Ela foi até ao quarto e derramou oitenta miligramas de Klonopin, oitocentos miligramas de Lexapro e seis miligramas de Lamictal em uma luva. Então ela entrou na despensa e pegou uma garrafa de Merlot e colocou o vinho, junto com seu laptop, em uma mochila. Suas irmãs e primas estavam se preparando para ir para uma aula de Bikram-yoga. Sua irmã mais nova, Chase, pediu que ela se juntasse a eles, mas Laura disse que ia sair para escrever. ‘Ela parecia tão morta em seus olhos’, disse Chase. ‘Não houve expressão. Não havia nada lá, realmente’.

Havia duas trilhas para o oceano, uma levando a uma enseada de areia e outra para a costa rochosa, onde Laura e suas irmãs costumavam pescar robalo. Laura pegou o caminho para as rochas, passando por uma grande pedra que sua irmã Nina, uma especialista em geologia na faculdade, havia escrito sobre sua tese a respeito. A maré estava baixa, estava frio e ventava muito.

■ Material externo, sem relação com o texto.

What follows belongs to an exercise in optimizing a design on an open flow for a short achievable clock period and few clock cycles; a production flow would make more cautious choices.
Only simulation tests tie the RTL to the original design; equivalence was not proved.
Power and IR drop assume default switching activity.

==> trial 44: inputs <==
Design e20_core, start of the top module:
module e20_core (
    input  wire        clk,
    input  wire        rst,          
    output reg         mem_req,
    output reg         mem_we,
    output reg  [12:0] mem_addr,
    output reg  [15:0] mem_wdata,
    input  wire        mem_gnt,
    input  wire        mem_rvalid,
    input  wire [15:0] mem_rdata,
    output reg         halted
);
==> flow/config.mk <==
export PLATFORM = sky130hd
export DESIGN_NAME = e20_core
export DESIGN_NICKNAME = e20_core
export VERILOG_FILES = /design/flow/design.v
export SDC_FILE = /design/flow/constraint.sdc
export NUM_CORES = 4
export LEC_CHECK = 0
export ABC_CLOCK_PERIOD_IN_PS = 3000
export CAP_MARGIN = 20
export CORE_MARGIN = 2
export CORE_UTILIZATION = 30
export PLACE_DENSITY = 0.5
export SETUP_SLACK_MARGIN = 5
export SLEW_MARGIN = 20
==> flow/constraint.sdc <==
create_clock -name core_clock -period 8.0 [get_ports {clk}]
set_input_delay 1.6000 -clock core_clock [delete_from_list [all_inputs] [get_ports {clk}]]
set_output_delay 1.6000 -clock core_clock [all_outputs]
set_load 0.01 [all_outputs]
run.sh (not shown) runs the stock make flow with config.mk's settings and CLKGATE_MAP_FILE= SYNTH_SCRIPT=/design/flow/synth_recipe.tcl, a recipe that flattens the netlist after the stock synthesis.
==> inputs of build 63, as changes to trial 44 <==
--- a/flow/design.v
+++ b/flow/design.v
@@ -17,12 +17,11 @@
     localparam integer FN = 8;    
     localparam integer BN = 8;    
     reg        m_data;            
     reg [2:0]  m_ldst;            
     reg [12:0] fpc;               
-    reg        st_new;            
-    reg        smc_q;             
+    reg        smc_hit;           
     reg [12:0] st_npc;            
     wire port_busy = mem_req & m_data & ~mem_gnt;
     wire rd_acc    = mem_req & mem_gnt & ~mem_we;
     wire fetch_acc = mem_req & mem_gnt & ~m_data;
     reg [3:0]       nf;
@@ -103,49 +102,36 @@
     reg        x_wr;              
     reg [2:0]  x_dst;
     reg [7:1]  x_lwb;             
     reg        s_sum, s_dif, s_or, s_and, s_lt, s_npc;
     reg        x_lw, x_sw, x_halt, x_jr, x_jeq;
-    reg        x_eq;              
-    reg        x_jrok;            
     wire [15:0] x_sum = xa + xo;
     wire [15:0] x_dif = xa - xb;
     wire        x_lt  = xa < xo;
     wire [15:0] x_res = ({16{s_sum}} & x_sum) | ({16{s_dif}} & x_dif) |
                         ({16{s_or}} & (xa | xb)) | ({16{s_and}} & (xa & xb)) |
                         {15'd0, s_lt & x_lt} | ({16{s_npc}} & {3'd0, x_npc});
     wire        x_mem = x_lw | x_sw;
     wire x_stall = x_valid & (((x_mem | x_halt) & port_busy) | (x_lw & (nf > 4'd5)));
-    wire smc_x   = st_new & x_valid & (x_pc == mem_addr);
-    wire smc_hit = smc_x | smc_q;
     wire x_go    = x_valid & ~x_stall & ~smc_hit & ~halted;
     wire x_we    = x_valid & x_wr & ~smc_hit;
-    wire jeq_mp  = x_jeq & (x_eq != x_pred);
-    wire jr_mp   = x_jr & ~(x_pred & x_jrok);
+    wire x_taken = (xa == xb);
+    wire jeq_mp  = x_jeq & (x_taken != x_pred);
+    wire jr_mp   = x_jr & ~(x_pred & (xa[12:0] == x_alt));
     wire x_red   = x_go & (jeq_mp | jr_mp);
     wire [12:0] x_tgt = x_jr ? xa[12:0] : x_alt;
     wire        flush     = x_red | smc_hit;
-    wire [12:0] flush_tgt = smc_x ? st_npc : smc_q ? smc_tgt : x_tgt;
+    wire [12:0] flush_tgt = smc_hit ? st_npc : x_tgt;
     wire        do_halt   = x_go & x_halt;
     reg smc_m;
-    reg [12:0] smc_tgt, f_old;
-    reg f_any;
     integer k;
     always @(*) begin
-        f_old = fpc;
-        f_any = 1'b0;
-        for (k = 0; k < FN; k = k + 1)
-            if (!f_any && k < nf && !f_ld[k] && f_ok[k]) begin
-                f_old = f_pc[k*13 +: 13];
-                f_any = 1'b1;
-            end
-        smc_tgt = x_valid ? x_pc : q_v[qh] ? q_pc[qh*13 +: 13] : f_old;
-        smc_m = 1'b0;
+        smc_m = fetch_acc && (mem_addr == x_sum[12:0]);
         for (k = 0; k < QN; k = k + 1)
-            if (q_v[k] && q_pc[k*13 +: 13] == mem_addr) smc_m = 1'b1;
+            if (q_v[k] && q_pc[k*13 +: 13] == x_sum[12:0]) smc_m = 1'b1;
         for (k = 0; k < FN; k = k + 1)
-            if (k < nf && !f_ld[k] && f_pc[k*13 +: 13] == mem_addr) smc_m = 1'b1;
+            if (k < nf && !f_ld[k] && f_pc[k*13 +: 13] == x_sum[12:0]) smc_m = 1'b1;
     end
     wire        r_valid = q_v[qh];
     wire [15:0] r_ins   = q_ins[qh*16 +: 16];
     wire [12:0] r_pc    = q_pc[qh*13 +: 13];
     wire [2:0]  r_op    = r_ins[15:13];
@@ -164,12 +150,11 @@
     wire [15:0] ra_v = (x_wr && x_valid && x_dst == r_a) ? x_res :
                        (arr_load && arr_dst == r_a && r_a != 3'd0) ? mem_rdata : rf_rd(r_a, rf);
     wire [15:0] rb_v = (x_wr && x_valid && x_dst == r_b) ? x_res :
                        (arr_load && arr_dst == r_b && r_b != 3'd0) ? mem_rdata : rf_rd(r_b, rf);
     wire d_red  = arr_fetch & ~flush & (arr_bp ? ~w_red : w_red);
-    wire d_lrn  = arr_fetch & ~smc_hit & ~arr_bp & w_red &
-                  ~(mem_req & mem_we & (arr_pc == mem_addr));
+    wire d_lrn  = arr_fetch & ~smc_hit & ~arr_bp & w_red;
     wire [12:0] d_tgt = arr_bp ? w_npc : w_tgt;
     reg [BN-1:0] bt_m;
     reg [12:0]   bt_t;
     reg          bt_retk, bt_callk;
     integer      kb;
@@ -207,12 +192,11 @@
             mem_we   <= 1'b0;
             mem_addr <= 13'd0;
             m_data   <= 1'b0;
             fpc      <= 13'd0;
             halted   <= 1'b0;
-            st_new   <= 1'b0;
-            smc_q    <= 1'b0;
+            smc_hit  <= 1'b0;
             nf       <= 4'd0;
             nq       <= 4'd0;
             qh       <= 3'd0;
             qtl      <= 3'd0;
             q_v      <= {QN{1'b0}};
@@ -221,12 +205,11 @@
             ras      <= 13'd0;
             b_v      <= {BN{1'b0}};
             b_ptr    <= 3'd0;
             rf       <= {16*8{1'b0}};
         end else begin
-            st_new <= x_go & x_sw;
-            smc_q  <= st_new & ~smc_x & smc_m;
+            smc_hit <= x_go & x_sw & smc_m;
             if (x_go & x_mem) begin
                 mem_req   <= 1'b1;
                 mem_we    <= x_sw;
                 mem_addr  <= x_sum[12:0];
                 mem_wdata <= xb;
@@ -326,12 +309,10 @@
                 x_lw    <= (r_op == OP_LW);
                 x_sw    <= (r_op == OP_SW);
                 x_halt  <= (r_op == OP_J) && (r_ins[12:0] == r_pc);
                 x_jr    <= r_rrr & (r_func == 4'b1000);
                 x_jeq   <= (r_op == OP_JEQ) && (r_ins[6:0] != 7'd0);
-                x_eq    <= (ra_v == rb_v);
-                x_jrok  <= (ra_v[12:0] == q_alt[qh*13 +: 13]);
             end
             if (smc_hit) x_valid <= 1'b0;
             if (x_we)
                 rf[x_dst*16 +: 16] <= x_res;
             if (arr_load && arr_dst != 3'd0)
--- a/flow/config.mk
+++ b/flow/config.mk
@@ -8,7 +8,7 @@
 export ABC_CLOCK_PERIOD_IN_PS = 3000
 export CAP_MARGIN = 20
 export CORE_MARGIN = 2
 export CORE_UTILIZATION = 30
 export PLACE_DENSITY = 0.5
-export SETUP_SLACK_MARGIN = 5
+export SETUP_SLACK_MARGIN = 4.8
 export SLEW_MARGIN = 20
==> metrics.md <==
| Metric | Value |
|---|---|
| Run status | complete, no violations |
| Share of cells above drive strength 1 | 29.6% |
| Initial core utilization | 30.1% |
| Vias in the first global route | 55000 |
| Synth Area in Adders | 2.65% |
The numbers above come from build 63.
From an optimization exercise on the open Yosys and OpenROAD flow, aimed at small area, a short achievable clock period and few clock cycles; shortcuts taken in it are not production practice.
The RTL was checked by simulation tests, not by an equivalence proof against the original design.
No activity file was given, so power comes from the tool's default toggle rates.

## flow/design.v (module list and top-level ports; edited modules follow where they fit)
// module qgk: 582 lines
// module qgk_lanes: 26 lines
// module qgk_rqstep: 28 lines
// module qgk_smlad: 310 lines
// module qgk_benc: 24 lines
// module qgk_add18: 55 lines
// module qgk_add32: 97 lines
// module qgk_add36: 107 lines
module qgk (
    input  wire        clk,
    input  wire        rst,
    input  wire        reg_wr,
    input  wire [6:0]  reg_addr,
    input  wire [31:0] reg_wdata,
    output reg  [31:0] reg_rdata,
    output wire        busy,
    output reg         mem_req,
    output reg         mem_we,
    output reg  [31:0] mem_addr,
    output reg  [3:0]  mem_be,
    output reg  [31:0] mem_wdata,
    input  wire        mem_ready,
    input  wire [31:0] mem_rdata
);
  // ...
==> flow/flow/run.sh <==
#!/bin/bash
# The standard ORFS layout (standard synthesis, floorplan, placement, CTS,
# routing), with two changes: the port buffers are buf_4 cells rather than the
# default delay buffers, and ORFS's timing repair is asked to keep a setup
# margin of MARGIN ns at the design's clock period. The make output goes to
# standard_flow.log; ORFS keeps each step's log under orfs/logs/.
set -euo pipefail
MARGIN=7.6
bash standard.sh SETUP_SLACK_MARGIN=$MARGIN "BUFFER_PORTS_ARGS=-buffer_cell sky130_fd_sc_hd__buf_4" finish > standard_flow.log 2>&1
==> flow/standard.sh <==
#!/bin/bash
# synth_recipe.tcl (not shown) runs the flow's synth.tcl, then flattens the netlist and writes it again
# the make line also repeats each setting of config.mk as NAME=value (left out here)
make -C /OpenROAD-flow-scripts/flow DESIGN_CONFIG=/design/flow/config.mk WORK_HOME=/design/flow/orfs CLKGATE_MAP_FILE= SYNTH_SCRIPT=/design/flow/synth_recipe.tcl "${@:-finish}"
==> flow/config.mk <==
export PLATFORM = sky130hd
export DESIGN_NAME = qgk
export DESIGN_NICKNAME = qgk
export VERILOG_FILES = /design/flow/design.v
export SDC_FILE = /design/flow/constraint.sdc
export NUM_CORES = 8
export LEC_CHECK = 0
export CAP_MARGIN = 30
export CORE_MARGIN = 2
export CORE_UTILIZATION = 48
export CTS_CLUSTER_DIAMETER = 100
export CTS_CLUSTER_SIZE = 20
export SLEW_MARGIN = 30
==> flow/constraint.sdc <==
create_clock -name core_clock -period 16.0 [get_ports {clk}]
set_input_delay 3.2000 -clock core_clock [delete_from_list [all_inputs] [get_ports {clk}]]
set_output_delay 3.2000 -clock core_clock [all_outputs]
set_load 0.01 [all_outputs]
==> impl_metrics.env, run 1 <==
export IMPL_dieArea_sq_mm=0.194
export IMPL_grt_setup_unrepaired="yes"
export IMPL_synth_top_family_by_area="compound AO/OA/AOI/OAI gates"
export IMPL_cp_startpoint="reg_addr[2]"
export IMPL_netlist_top_cells_count="edfxtp_1 (1,123), nand2_1 (692), nor2_1 (549)"
export IMPL_crit_chain="buf_16 -> inv_4 -> buf_12 -> or3_4 -> nor2_2 -> buf_12 -> a22o_1 -> a221oi_1 -> and3_1 -> nand3_1 -> buf_4"
export IMPL_grt_util_met2_pct=56.0
export IMPL_grt_max_degree=149
export IMPL_vias=76300
export IMPL_pin_count=178
export IMPL_required_ns=12.80
export IMPL_top_layer_used="met5"
export IMPL_post_place_ws_ns=6.01
export IMPL_synth_seq_cells=1311
export IMPL_slew_headroom_pct=24.8
export IMPL_syn_mean_instance_area_sq_um=10.3
export IMPL_seq_area_frac_synth_pct=40.9
export IMPL_dr_wl_met2_um=161000
export IMPL_seq_area_share_pct=37.9
export IMPL_async_flop_share_pct=0
export IMPL_wl_met3_um=44700
export IMPL_largest_register="la_r"
export IMPL_cts_sinks=1311
export IMPL_antenna_cells=31
export IMPL_cp_arrival_ns=5.37
export IMPL_core_sq_mm=0.190
export IMPL_status="complete, no violations"
export IMPL_synth_edf_count=1123
export IMPL_powerClk_mw=2.31
export IMPL_seq_cells=1311
export IMPL_clkTransAtPathRegs_ns=0.08
export IMPL_combPwrFrac_pct=53.4
export IMPL_overflow=0
export IMPL_grtUsageMet3_pct=8.95
export IMPL_stdcell_area_sq_mm=0.0990
export IMPL_synthSimpleGateAreaFrac_pct=11.0
export IMPL_yosys_area_top_type_share_pct=36.8
export IMPL_nClkBuffers=106
export IMPL_multi_input_area_sq_mm=0.0502
export IMPL_buf_share_pct=3.81
export IMPL_reg2reg_depth=23
export IMPL_netlist_instances=8865
export IMPL_r2r_slack_ns=7.83
Testbench counts, summed over its fixed seeds: cycles 61,292.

Laura encostou-se a uma pedra, pegou o laptop e começou a digitar. ‘Eu não vou tentar transformar isso em algo poético, pois não pode sê-lo’, escreveu ela. ‘É embaraçosamente clichê supor que se deve escrever uma carta para seus entes queridos após o término de sua vida.’

Ela engoliu um punhado de pílulas de cada vez, lavando-as com o vinho tinto. Achava ser cada vez mais difícil sentar-se direito e a sua visão começou a diminuir. Quando ela perdeu a consciência, ela pensou: Esta é a experiência mais pacífica que já tive. Ela se sentia grata por terminar sua vida em um lugar tão bonito. Ela caiu e bateu a cabeça em uma pedra. Ela ouviu o som, mas não sentiu dor.

Quando Laura não voltou ao anoitecer, seu pai caminhou ao longo da costa com uma lanterna até que ele viu seu laptop aberto em uma pedra. Laura foi levada de helicóptero para o Hospital Geral de Massachusetts, mas os médicos disseram que não tinham certeza de que ela iria recuperar a consciência. Ela estava hipotérmica, sua temperatura corporal caíra para quase noventa e quatro graus.

Depois de dois dias em coma induzido, ela acordou em tratamento intensivo

A narrativa dada por Laura é longa. Repleta de detalhes. Como será a sua vida após essa sua última tentativa de suicídio? E tudo o que seus pais e sua família fizeram por ela? Isso é narrado. Mas, o mais importante: o que ela mesmo, o que Laura irá fazer?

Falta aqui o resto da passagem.